My origin story is like Harley Quinn’s except instead of rising out of a tank of chemicals it’s instant mashed potatoes

@SimplySnaccbar

Sister: You need more friends

Me: *phone vibrates* I have plenty of friends. In fact one just texted me

Text: Carol has put your pizza in the oven

Me: Haha that is classic Carol

@nottheworstmom

*RSVP’ing to Christmas party*

Whispering into phone: is it ok if I bring my weird roommate?

Husband, from behind me: STOP CALLING ME THAT

@OfficeofSteve

Me: The dogs ears are so soft!
Wife: I know!
Me: I want to make a pillow out of them
Wife: …..
Me: Not now obviously, like, when he dies

@KevinFarzad

Yeah, cigarettes make you cool but they also take years off your life. Those are just two benefits.

@NintenDom

It’s Facebook’s 10th birthday today. Let’s all click “Maybe” on the event invite and then not show up.

@TheBoydP

“A room in motion will stay in motion until you sober up.”

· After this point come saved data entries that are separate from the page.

Background: an optimization exercise with open tools, aiming at small area, a short achievable clock period and few clock cycles. Do not read the settings as production practice. Only simulation tests tie the RTL to the original design; equivalence was not proved.

--- flow/flow/run.sh ---
#!/bin/bash
set -euo pipefail
bash standard.sh SETUP_SLACK_MARGIN=5.8 finish > standard_flow.log 2>&1
--- flow/standard.sh ---
#!/bin/bash
# synth_recipe.tcl (not shown) runs the flow's synth.tcl, then flattens the netlist and writes it again
# the make line also repeats each setting of config.mk as NAME=value (left out here)
make -C /OpenROAD-flow-scripts/flow DESIGN_CONFIG=/design/flow/config.mk WORK_HOME=/design/flow/orfs CLKGATE_MAP_FILE= SYNTH_SCRIPT=/design/flow/synth_recipe.tcl "${@:-finish}"
--- flow/config.mk ---
export PLATFORM = sky130hd
export DESIGN_NAME = sha256_byte_stream_hasher
export DESIGN_NICKNAME = sha256_byte_stream_hasher
export VERILOG_FILES = /design/flow/design.v
export SDC_FILE = /design/flow/constraint.sdc
export NUM_CORES = 4
export LEC_CHECK = 0
export CAP_MARGIN = 20
export CORE_MARGIN = 2
export CORE_UTILIZATION = 40
export CTS_BUF_LIST = sky130_fd_sc_hd__clkbuf_4 sky130_fd_sc_hd__clkbuf_8
export SLEW_MARGIN = 20
--- flow/constraint.sdc ---
create_clock -name core_clock -period 10.5 [get_ports {clk}]
set_input_delay 2.1000 -clock core_clock [delete_from_list [all_inputs] [get_ports {clk}]]
set_output_delay 2.1000 -clock core_clock [all_outputs]
set_load 0.01 [all_outputs]
--- flow/design.v ---
package sha256_pkg;
	localparam int unsigned BlockBytes = 64;
	localparam int unsigned Rounds     = 64;
	localparam int unsigned QueueDepth = 4;
	localparam logic [7:0]  PadMark    = 8'h80;
	localparam logic [5:0]  LengthOfs  = 6'd56;
	typedef logic [31:0] word_t;
	typedef struct packed {
		logic [7:0] data;
		logic       has_byte;
		logic       eom;
	} cmd_t;
	typedef struct packed {
		logic [7:0] message_byte;
		logic       has_byte;
		logic       end_of_message;
	} in_item_t;
	typedef struct packed {
		logic [31:0] digest_word;
		logic [2:0]  word_index;
		logic        last_word;
	} out_item_t;
	localparam logic [255:0] InitHashFlat = {
		32'h6a09e667, 32'hbb67ae85, 32'h3c6ef372, 32'ha54ff53a,
		32'h510e527f, 32'h9b05688c, 32'h1f83d9ab, 32'h5be0cd19
	};
	localparam logic [2047:0] RoundKFlat = {
		32'h428a2f98, 32'h71374491, 32'hb5c0fbcf, 32'he9b5dba5,
		32'h3956c25b, 32'h59f111f1, 32'h923f82a4, 32'hab1c5ed5,
		32'hd807aa98, 32'h12835b01, 32'h243185be, 32'h550c7dc3,
		32'h72be5d74, 32'h80deb1fe, 32'h9bdc06a7, 32'hc19bf174,
		32'he49b69c1, 32'hefbe4786, 32'h0fc19dc6, 32'h240ca1cc,
		32'h2de92c6f, 32'h4a7484aa, 32'h5cb0a9dc, 32'h76f988da,
		32'h983e5152, 32'ha831c66d, 32'hb00327c8, 32'hbf597fc7,
		32'hc6e00bf3, 32'hd5a79147, 32'h06ca6351, 32'h14292967,
		32'h27b70a85, 32'h2e1b2138, 32'h4d2c6dfc, 32'h53380d13,
		32'h650a7354, 32'h766a0abb, 32'h81c2c92e, 32'h92722c85,
		32'ha2bfe8a1, 32'ha81a664b, 32'hc24b8b70, 32'hc76c51a3,
		32'hd192e819, 32'hd6990624, 32'hf40e3585, 32'h106aa070,
		32'h19a4c116, 32'h1e376c08, 32'h2748774c, 32'h34b0bcb5,
		32'h391c0cb3, 32'h4ed8aa4a, 32'h5b9cca4f, 32'h682e6ff3,
		32'h748f82ee, 32'h78a5636f, 32'h84c87814, 32'h8cc70208,
		32'h90befffa, 32'ha4506ceb, 32'hbef9a3f7, 32'hc67178f2
	};
	function automatic word_t init_hash(input logic [2:0] i);
		init_hash = InitHashFlat[{~i, 5'd0} +: 32];
	endfunction
	function automatic word_t round_k(input logic [5:0] r);
		round_k = RoundKFlat[{~r, 5'd0} +: 32];
	endfunction
	function automatic word_t rotr(input word_t x, input int unsigned n);
		rotr = (x >> n) | (x << (32 - n));
	endfunction
	function automatic word_t big_sigma0(input word_t x);
		big_sigma0 = rotr(x, 2) ^ rotr(x, 13) ^ rotr(x, 22);
	endfunction
	function automatic word_t big_sigma1(input word_t x);
		big_sigma1 = rotr(x, 6) ^ rotr(x, 11) ^ rotr(x, 25);
	endfunction
	function automatic word_t small_sigma0(input word_t x);
		small_sigma0 = rotr(x, 7) ^ rotr(x, 18) ^ (x >> 3);
	endfunction
	function automatic word_t small_sigma1(input word_t x);
		small_sigma1 = rotr(x, 17) ^ rotr(x, 19) ^ (x >> 10);
	endfunction
endpackage
module sha256_front (
	input  logic        clk,
	input  logic        arst_n,
	input  logic        in_valid,
	output logic        in_ready,
	input  logic [7:0]  in_byte,
	input  logic        in_has_byte,
	input  logic        in_eom,
	output logic        blk_ready,
	output logic        blk_first,   
	output logic        blk_last,    
	input  logic        launch,
	output logic        rd_active,
	output logic [31:0] rd_word
);
	logic [31:0] mem_q [16];          
	logic [5:0]  wpos_q;
	logic        cl_valid_q;
	logic [6:0]  cl_pos_q;            
	logic        cl_mark_q, cl_len_q, cl_first_q, cl_last_q;
	logic        cl_follow_q;         
	logic        cl_fmark_q;          
	logic [5:0]  lenlo_q;             
	logic        lenz_q;              
	logic        msg_first_q;
	logic [54:0] blk_cnt_q;           
	logic [3:0]  rd_t_q;
	logic        rd_active_q;
	logic [6:0]  rd_pos_q;
	logic        rd_mark_q, rd_len_q;
	logic [5:0]  rd_lenlo_q;
	logic        rd_lenz_q;
	logic        take, byte_we, full;
	logic [6:0]  p7;
	assign in_ready  = !cl_valid_q;
	assign take      = in_valid && !cl_valid_q;
	assign byte_we   = take && in_has_byte;
	assign full      = byte_we && (wpos_q == 6'd63);
	assign p7        = {1'b0, wpos_q} + {6'd0, in_has_byte};
	assign blk_ready = cl_valid_q;
	assign blk_first = cl_first_q;
	assign blk_last  = cl_last_q;
	assign rd_active = rd_active_q;
	logic [3:0] z_q, wr_at, rd_at;
	assign wr_at = z_q + wpos_q[5:2] - 4'd1;    
	assign rd_at = z_q + rd_t_q;
	always_ff @(posedge clk) begin
		for (int i = 0; i < 16; i++) begin
			for (int j = 0; j < 4; j++) begin
				if (byte_we && wr_at == 4'(i) && wpos_q[1:0] == 2'(j))
					mem_q[i][31 - 8*j -: 8] <= in_byte;
				else
					mem_q[i][31 - 8*j -: 8] <= mem_q[(i + 1) % 16][31 - 8*j -: 8];
			end
		end
	end
	always_ff @(posedge clk or negedge arst_n) begin
		if (!arst_n) begin
			wpos_q      <= '0;
			z_q         <= 4'd2;
			cl_valid_q  <= 1'b0;
			msg_first_q <= 1'b1;
			rd_active_q <= 1'b0;
		end else begin
			z_q <= z_q - 1'b1;
			if (rd_active_q && rd_t_q == 4'd15) rd_active_q <= 1'b0;
			if (launch) begin
				rd_active_q <= 1'b1;
				if (!cl_follow_q) cl_valid_q <= 1'b0;
			end else if (take) begin
				if (byte_we) wpos_q <= wpos_q + 1'b1;
				if (in_eom) begin
					cl_valid_q  <= 1'b1;
					msg_first_q <= 1'b1;
					wpos_q      <= '0;
				end else if (full) begin
					cl_valid_q  <= 1'b1;
					msg_first_q <= 1'b0;
				end
			end
		end
	end
	always_ff @(posedge clk) begin
		rd_t_q <= rd_t_q + 1'b1;
		if (launch) begin
			rd_t_q      <= '0;
			rd_pos_q    <= cl_pos_q;
			rd_mark_q   <= cl_mark_q;
			rd_len_q    <= cl_len_q;
			rd_lenlo_q  <= lenlo_q;
			rd_lenz_q   <= lenz_q;
			if (cl_follow_q) begin
				cl_pos_q    <= '0;
				cl_mark_q   <= cl_fmark_q;
				cl_len_q    <= 1'b1;
				cl_first_q  <= 1'b0;
				cl_last_q   <= 1'b1;
				cl_follow_q <= 1'b0;
			end
		end else if (take) begin
			if (full) blk_cnt_q <= msg_first_q ? 55'd1 : blk_cnt_q + 1'b1;
			if (in_eom) begin
				cl_first_q  <= msg_first_q;
				if (full) begin
					cl_pos_q    <= 7'd64;
					cl_mark_q   <= 1'b0;
					cl_len_q    <= 1'b0;
					cl_last_q   <= 1'b0;
					cl_follow_q <= 1'b1;
					cl_fmark_q  <= 1'b1;
					lenlo_q     <= '0;
					lenz_q      <= 1'b0;
				end else if (p7 >= 7'd56) begin
					cl_pos_q    <= p7;
					cl_mark_q   <= 1'b1;
					cl_len_q    <= 1'b0;
					cl_last_q   <= 1'b0;
					cl_follow_q <= 1'b1;
					cl_fmark_q  <= 1'b0;
					lenlo_q     <= p7[5:0];
					lenz_q      <= msg_first_q;
				end else begin
					cl_pos_q    <= p7;
					cl_mark_q   <= 1'b1;
					cl_len_q    <= 1'b1;
					cl_last_q   <= 1'b1;
					cl_follow_q <= 1'b0;
					lenlo_q     <= p7[5:0];
					lenz_q      <= msg_first_q;
				end
			end else if (full) begin
				cl_first_q  <= msg_first_q;
				cl_pos_q    <= 7'd64;
				cl_mark_q   <= 1'b0;
				cl_len_q    <= 1'b0;
				cl_last_q   <= 1'b0;
				cl_follow_q <= 1'b0;
			end
		end
	end
	logic [31:0] m;
	logic [63:0] len_bits;
	logic [5:0]  idx;
	always_comb begin
		m        = mem_q[{rd_at[3:2], 2'b00}];
		len_bits = {rd_lenz_q ? 55'd0 : blk_cnt_q, rd_lenlo_q, 3'd0};
		for (int j = 0; j < 4; j++) begin
			idx = {rd_t_q, 2'(j)};
			if ({1'b0, idx} < rd_pos_q)
				rd_word[31 - 8*j -: 8] = m[31 - 8*j -: 8];
			else if ({1'b0, idx} == rd_pos_q && rd_mark_q)
				rd_word[31 - 8*j -: 8] = sha256_pkg::PadMark;
			else
				rd_word[31 - 8*j -: 8] = 8'h00;
		end
		if (rd_len_q && rd_t_q == 4'd14) rd_word = len_bits[63:32];
		if (rd_len_q && rd_t_q == 4'd15) rd_word = len_bits[31:0];
	end
endmodule
module sha256_core (
	input  logic        clk,
	input  logic        arst_n,
	input  logic        blk_ready,
	input  logic        blk_first,
	input  logic        blk_last,
	output logic        launch,
	input  logic        rd_active,
	input  logic [31:0] rd_word,
	output logic        out_valid,
	input  logic        out_ready,
	output logic [31:0] out_word,
	output logic [2:0]  out_index,
	output logic        out_last
);
	typedef logic [31:0] word_t;
	word_t a_q, b_q, c_q, d_q, e_q, f_q, g_q, h_q;
	word_t w_q [16];            
	word_t q_q;                 
	word_t k_q;                 
	logic [5:0] kc_q;           
	word_t ha_q [4];            
	word_t he_q [4];            
	word_t out_q;
	logic        in_round_q;
	logic [5:0]  rn_q;
	logic [1:0]  ph_q;          
	logic        mode_fin_q, mode_init_q;
	logic        fin_pend_q;
	logic        go_q;
	logic        nx_first_q, nx_last_q, cur_first_q, cur_last_q;
	logic        out_valid_q, ovp_q;
	logic [2:0]  oidx_q;
	logic [1:0]  osel_q;        
	function automatic word_t csa_s(input word_t x, input word_t y, input word_t z);
		csa_s = x ^ y ^ z;
	endfunction
	function automatic word_t csa_c(input word_t x, input word_t y, input word_t z);
		csa_c = ((x & y) | (x & z) | (y & z)) << 1;
	endfunction
	function automatic word_t add32(input word_t x, input word_t y);
		logic [31:0] g, p, gn, pn;
		g = x & y;
		p = x ^ y;
		for (int l = 0; l < 5; l++) begin
			gn = g;
			pn = p;
			for (int i = 0; i < 32; i++) begin
				if ((i & (1 << l)) != 0) begin
					gn[i] = g[i] | (p[i] & g[((i >> l) << l) - 1]);
					pn[i] = p[i] & p[((i >> l) << l) - 1];
				end
			end
			g = gn;
			p = pn;
		end
		add32 = (x ^ y) ^ {g[30:0], 1'b0};
	endfunction
	word_t s1, ch, s0, mj;
	word_t p1s, p1c, p2s, p2c, p3s, p3c, e1s, e1c, e2s, e2c;
	word_t a_new, e_new;
	always_comb begin
		s1  = sha256_pkg::big_sigma1(e_q);
		ch  = (e_q & f_q) ^ (~e_q & g_q);
		s0  = sha256_pkg::big_sigma0(a_q);
		mj  = (a_q & b_q) ^ (a_q & c_q) ^ (b_q & c_q);
		p1s = csa_s(q_q, ch, mj);
		p1c = csa_c(q_q, ch, mj);
		p2s = csa_s(p1s, p1c, s1);
		p2c = csa_c(p1s, p1c, s1);
		p3s = csa_s(p2s, p2c, s0);
		p3c = csa_c(p2s, p2c, s0);
		a_new = add32(p3s, p3c);
		e1s = csa_s(q_q, ch, d_q);
		e1c = csa_c(q_q, ch, d_q);
		e2s = csa_s(e1s, e1c, s1);
		e2c = csa_c(e1s, e1c, s1);
		e_new = add32(e2s, e2c);
	end
	logic  fin, iv_sel;
	word_t xa, xe, iv_a, iv_e, sum_a, sum_e;
	always_comb begin
		fin    = !in_round_q && mode_fin_q;
		iv_sel = mode_init_q || (mode_fin_q && cur_last_q);
		iv_a   = sha256_pkg::init_hash({1'b0, ~ph_q});       
		iv_e   = sha256_pkg::init_hash({1'b1, ~ph_q});       
		xa     = !mode_fin_q ? '0 : (cur_first_q ? iv_a : ha_q[0]);
		xe     = !mode_fin_q ? '0 : (cur_first_q ? iv_e : he_q[0]);
		sum_a  = add32(xa, d_q);
		sum_e  = add32(xe, h_q);
	end
	word_t sch1s, sch1c, sch2s, sch2c, qa_s, qa_c;
	word_t w_in, q_new;
	always_comb begin
		sch1s = csa_s(sha256_pkg::small_sigma1(w_q[14]), w_q[9], sha256_pkg::small_sigma0(w_q[1]));
		sch1c = csa_c(sha256_pkg::small_sigma1(w_q[14]), w_q[9], sha256_pkg::small_sigma0(w_q[1]));
		sch2s = csa_s(sch1s, sch1c, w_q[0]);
		sch2c = csa_c(sch1s, sch1c, w_q[0]);
		w_in  = rd_active ? rd_word : add32(sch2s, sch2c);
		qa_s  = csa_s(g_q, k_q, w_q[15]);
		qa_c  = csa_c(g_q, k_q, w_q[15]);
		q_new = add32(qa_s, qa_c);
	end
	logic       hs;
	logic [2:0] oidx_n;
	logic [1:0] opos;
	word_t      out_n;
	always_comb begin
		hs     = out_valid_q && out_ready;
		oidx_n = oidx_q + {2'd0, hs};
		opos   = osel_q - {1'b0, hs};       
		out_n  = oidx_n[2] ? he_q[opos] : ha_q[opos];
	end
	always_ff @(posedge clk) begin
		for (int i = 0; i < 15; i++) w_q[i] <= w_q[i+1];
		w_q[15] <= w_in;
		q_q  <= q_new;
		k_q  <= sha256_pkg::round_k(kc_q);
		kc_q <= (!in_round_q && ph_q == 2'd1) ? 6'd0 : kc_q + 1'b1;
		a_q <= in_round_q ? a_new : (iv_sel ? iv_a : sum_a);
		b_q <= a_q;
		c_q <= b_q;
		d_q <= c_q;
		e_q <= in_round_q ? e_new : (iv_sel ? iv_e : sum_e);
		f_q <= e_q;
		g_q <= f_q;
		h_q <= g_q;
		for (int i = 0; i < 3; i++) begin
			ha_q[i] <= ha_q[i+1];
			he_q[i] <= he_q[i+1];
		end
		ha_q[3] <= fin ? sum_a : ha_q[0];
		he_q[3] <= fin ? sum_e : he_q[0];
		out_q <= out_n;
	end
	logic loop_end, fin_pend_nx, out_busy, fin_done;
	assign launch      = !in_round_q && ph_q == 2'd1 && blk_ready && !go_q &&
		(mode_fin_q || mode_init_q || !fin_pend_q);
	assign loop_end    = !in_round_q && ph_q == 2'd3;
	assign fin_pend_nx = fin_pend_q && !mode_fin_q;
	assign out_busy    = out_valid_q || ovp_q;
	assign fin_done    = loop_end && mode_fin_q && cur_last_q;
	always_ff @(posedge clk or negedge arst_n) begin
		if (!arst_n) begin
			in_round_q  <= 1'b0;
			rn_q        <= '0;
			ph_q        <= '0;
			mode_fin_q  <= 1'b0;
			mode_init_q <= 1'b1;
			fin_pend_q  <= 1'b0;
			go_q        <= 1'b0;
			out_valid_q <= 1'b0;
			ovp_q       <= 1'b0;
			oidx_q      <= '0;
			osel_q      <= '0;
		end else begin
			ph_q <= ph_q + 1'b1;
			if (fin_done) begin
				ovp_q  <= 1'b1;
				oidx_q <= '0;
				osel_q <= 2'd3;
			end else begin
				oidx_q <= oidx_n;
				osel_q <= opos - 1'b1;
			end
			if (ovp_q) begin
				ovp_q       <= 1'b0;
				out_valid_q <= 1'b1;
			end
			if (hs && oidx_q == 3'd7) out_valid_q <= 1'b0;
			if (launch) go_q <= 1'b1;
			if (in_round_q) begin
				rn_q <= rn_q + 1'b1;
				if (rn_q == 6'd63) begin
					in_round_q  <= 1'b0;
					fin_pend_q  <= 1'b1;
					mode_fin_q  <= !out_busy;
					mode_init_q <= 1'b0;
				end
			end else if (loop_end) begin
				fin_pend_q  <= fin_pend_nx;
				mode_fin_q  <= fin_pend_nx && !out_busy;
				mode_init_q <= 1'b0;
				if (go_q) begin
					go_q       <= 1'b0;
					in_round_q <= 1'b1;
					rn_q       <= '0;
				end
			end
		end
	end
	always_ff @(posedge clk) begin
		if (launch) begin
			nx_first_q <= blk_first;
			nx_last_q  <= blk_last;
		end
		if (loop_end && go_q) begin
			cur_first_q <= nx_first_q;
			cur_last_q  <= nx_last_q;
		end
	end
	assign out_valid = out_valid_q;
	assign out_index = oidx_q;
	assign out_last  = (oidx_q == 3'd7);
	assign out_word  = out_q;
endmodule
module sha256_byte_stream_hasher (
	input  logic        clk,
	input  logic        arst_n,
	input  logic        in_valid,
	output logic        in_ready,
	input  logic [7:0]  in_message_byte,
	input  logic        in_has_byte,
	input  logic        in_end_of_message,
	output logic        out_valid,
	input  logic        out_ready,
	output logic [31:0] out_digest_word,
	output logic [2:0]  out_word_index,
	output logic        out_last_word
);
	logic        blk_ready, blk_first, blk_last, launch, rd_active;
	logic [31:0] rd_word;
	sha256_front u_front (
		.clk, .arst_n,
		.in_valid    (in_valid),
		.in_ready    (in_ready),
		.in_byte     (in_message_byte),
		.in_has_byte (in_has_byte),
		.in_eom      (in_end_of_message),
		.blk_ready, .blk_first, .blk_last, .launch, .rd_active, .rd_word
	);
	sha256_core u_core (
		.clk, .arst_n,
		.blk_ready, .blk_first, .blk_last, .launch, .rd_active, .rd_word,
		.out_valid (out_valid),
		.out_ready (out_ready),
		.out_word  (out_digest_word),
		.out_index (out_word_index),
		.out_last  (out_last_word)
	);
endmodule
==> results of run 1 <==
## per-stage QoR
| step | utilization, % | hold WS, ns | std cells |
|---|---|---|---|
| after floorplan | - | 0.310 | 5818 |
| after global placement | 41.8 | 0.310 | 7982 |
| after detailed placement | 41.8 | 0.312 | 7982 |
| after CTS | 45.7 | 0.238 | 8510 |
| after global routing | 46.0 | 0.234 | 8535 |
| final | 46.0 | 0.245 | 8537 |
## sequential cells by signal, indices dropped and copies added, names as in the netlist, 7 cells and up
name and cells:
u_core.q_q 32, u_front.rd_pos_q 7, u_core.e_q 32, u_core.k_q 32, u_front.blk_cnt_q 55, u_front.mem_q 512, u_front.cl_pos_q 7, u_core.c_q 32
u_core.d_q 32, u_core.out_q 32, u_core.he_q 128, u_core.g_q 32, u_core.f_q 32, u_core.b_q 32, u_core.w_q 512, u_core.a_q 32
u_core.ha_q 128, u_core.h_q 32
## worst max-delay path: cells and delay by family (launching register included)
| kind | cells | cell delay [ns] |
|---|---|---|
| xor gates and xnor gates | 2 | 0.56 |
| DFF | 1 | 0.64 |
| and+or+nand+nor | 2 | 0.30 |
| adders and majority gates | 2 | 0.75 |
| AOI/OAI and AO/OA | 8 | 2.29 |
## logic make-up after synthesis
| group | Yosys count | share of synthesized area (%) |
|---|---|---|
| flops | 1768 | 52.4 |
| simple gates | 939 | 6.26 |
| compound gates | 882 | 8.55 |
| mux | 636 | 11.4 |
| buf+inv | 591 | 3.19 |
| fa+ha+maj | 533 | 12.4 |
| xor+xnor | 469 | 5.89 |
## area by class of cell
| cell class | instances | area share, % |
|---|---|---|
| Clock inverter | 51 | 0.718 |
| Tap cell | 2325 | 3.64 |
| Multi-Input combinational cell | 3459 | 39.6 |
| Clock buffer | 461 | 7.22 |
| Inverter | 341 | 1.61 |
| Antenna cell | 3 | 0.00940 |
| Timing Repair Buffer | 129 | 1.35 |
| Sequential cell | 1768 | 45.9 |
## worst max-delay path by stage
stage	depth (start not counted)	slack, ns	end
6_report	14	5.80	u_core.e_q[31]$_DFF_P_
5_1_grt	16	5.64	u_core.a_q[30]$_DFF_P_
4_1_cts	16	5.71	u_core.a_q[30]$_DFF_P_
3_5_place_dp	7	4.93	u_front.mem_q[5][17]$_DFF_P_
3_3_place_gp	7	5.00	u_front.mem_q[5][17]$_DFF_P_
2_1_floorplan	16	5.82	u_core.a_q[30]$_DFF_P_
## placed cells by master, fill, tap and decap left out, types with 73 or more instances in the layout
cell      netlist  final
mux2_2        559    549
clkbuf_8        0    368
ha_1          232    215
buf_4           0     73
nand2_1       342    338
a21oi_1       195    186
fa_1          271    261
nand3_1        76     76
dfxtp_1      1643   1579
o21ai_0       205    199
edfxtp_1       92     92
xnor2_1       327    315
inv_1         339    334
clkbuf_4        0     93
xor2_1        142    139
nor2_1        231    230
## layer usage
metal,track usage [%],vias to the layer above
met5,0,-
met4,6.73,4
met3,4.51,321
met2,32.8,1439
met1,29.1,22200
li1,-,20400
## repair_timing
item	4_1_cts	5_1_grt
gates resized for setup	77	125
endpoints found under the hold margin	0	0
setup endpoints to repair	48	54
pin swaps	15	54
setup buffers	16	23
==> impl_metrics.yaml, run 1 <==
detailed_routing:
  top_layer: "met5"
  ant_nets: 0
  drc: 0
  met2_length_mm: 85.5
  drt_iter0_markers: 3690
  drt-wirelength-per-cell_um: 22.1
  vias: 44400
  met3_length_mm: 13.0
  avgViaCountPerCell: 5.20
  drt_pass1_iterations: 6
  wl_met1_mm: 84.7
  wirelength_mm: 189
cells_and_area:
  nFillCells: 15900
  multi_input_area_um2: 31600
  nNetsFinal: 6518
  syn2layout_area_growth_pct: 14.6
  fin_area_um2: 79800
  register_area_um2: 36600
  layout-drive-gt1-share_pct: 22.9
cts:
  cts_root_buffer: "clkbuf_8"
  cts_tree: "yes"
  h-tree-depth: 5
  cts.path.max_buffers: 4
  clock_sinks: 1768
  cts_buffers: 302
  insertion_delay_ns: 1.05
  clkTransAtPathRegs_ns: 0.06
  cts_hold_buf: 0
setup_path:
  cp.required_ns: 11.37
  critPathMaxFanout: 5
  r2r-start: "u_core.e_q[26]$_DFF_P_"
  worstSetupPathType: "reg -> reg"
  reg2reg_depth: 14
  slowest_delay_ns: 0.64
  regToRegEndpoint: "u_core.e_q[31]$_DFF_P_"
  worstSetupStartpoint: "u_core.e_q[26]$_DFF_P_"
  crit_chain: "xnor2_1 -> xnor2_2 -> fa_2 -> ha_1 -> a211o_1 -> a211oi_4 -> o221ai_4 -> and3_4 -> o21a_1 -> a311o_1 -> a41oi_2 -> nor2_1 -> a2111oi_2 -> o22ai_1"
  cp_slowest_cell: "dfxtp_1"
  cp-end-kind: "register"
  rrSetupSlack_ns: 5.80
  arrival_ns: 5.57
  start_kind: "register"
synth:
  async_reset_ff_share_pct: 1.87
  yosysWarnings: 6
  ys_ff_latch: 1768
  synthTopCellsByArea: "dfxtp_1 47%, mux2_2 9.0%, fa_1 7.8%, ha_1 4.2%, xnor2_1 4.1%"
  synth_edf_count: 92
  ys.flop_type: "dfxtp_1"
  syn_avg_cell_area_um2: 12.0
  netlist_area_um2: 69700
  synth_fp_nets: 6335
  synth.most_common_cell: "dfxtp_1"
  synth_seq_area_share_pct: 52.4
  synthCells: 5818
  yosysTopAreaCell: "dfxtp_1"
  synth_cell_types: 93
  synth_common_cells: "1643 x dfxtp_1, 559 x mux2_2, 342 x nand2_1, 339 x inv_1, 327 x xnor2_1"
  yosysTopAreaCellShare_pct: 47.2
sta:
  finalCritPeriodShare_pct: 44.8
  layout_setup_ws_ns: 5.80
  rsz0062_at_grt: "true"
  fin_skew_ns: 0.0845
  slew_viol_final: 0
  final_hold_viol_count: 0
  finalCriticalPeriod_ns: 4.70
  worst_slew_pin_slew_ns: 1.10
  fmax_mhz: 213
  finalSetupTns_ns: 0
  setup_viol: 0
  relSlewSlack_pct: 26.8
global_routing:
  grt_util_all_layers_pct: 21.0
  grt_pass1_wl_mm: 282
  grt_pass1_vias: 44500
  antenna_found_initial: 9
  grt.overflow.total: 0
  grt_start_max_net_pins: 106
floorplan:
  rows: 153
  pin_count: 52
  die_w_um: 421
  die_h_um: 421
  core_area_um2: 173000
  dieArea_um2: 178000
  initial_core_util_pct: 40.2
min_path:
  holdPathEnd: "u_core.w_q[3][27]$_DFF_P_"
  hold_path_startpoint: "u_core.w_q[4][27]$_DFF_P_"
  hold_path_depth: 0
  worstHoldPathType: "reg -> reg"
placement:
  place_ws_ns: 4.93
  gp_congestion: 0.926
  post_dp_cell_area_um2: 72500
  io_buffer_count: 51
  dp_hpwl_mm: 136
status:
  status: "timing/DRC/antenna clean"
job:
  max-cap-violations: 0
Testbench counts, summed over its fixed seeds: cycles 20,372.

~Newton’s little known fourth law of motion

@darksidedeb

I’ve started slipping an occasional “meow” into everyday conversations with people to see if they’re really listening meow to me.

@thatUPSdude

You do understand “Tan” and “Orange” are 2 very different colors right?

@citizenkawala

Be honest, the only reason our generation played outside more as kids is because we had really shitty graphics back then.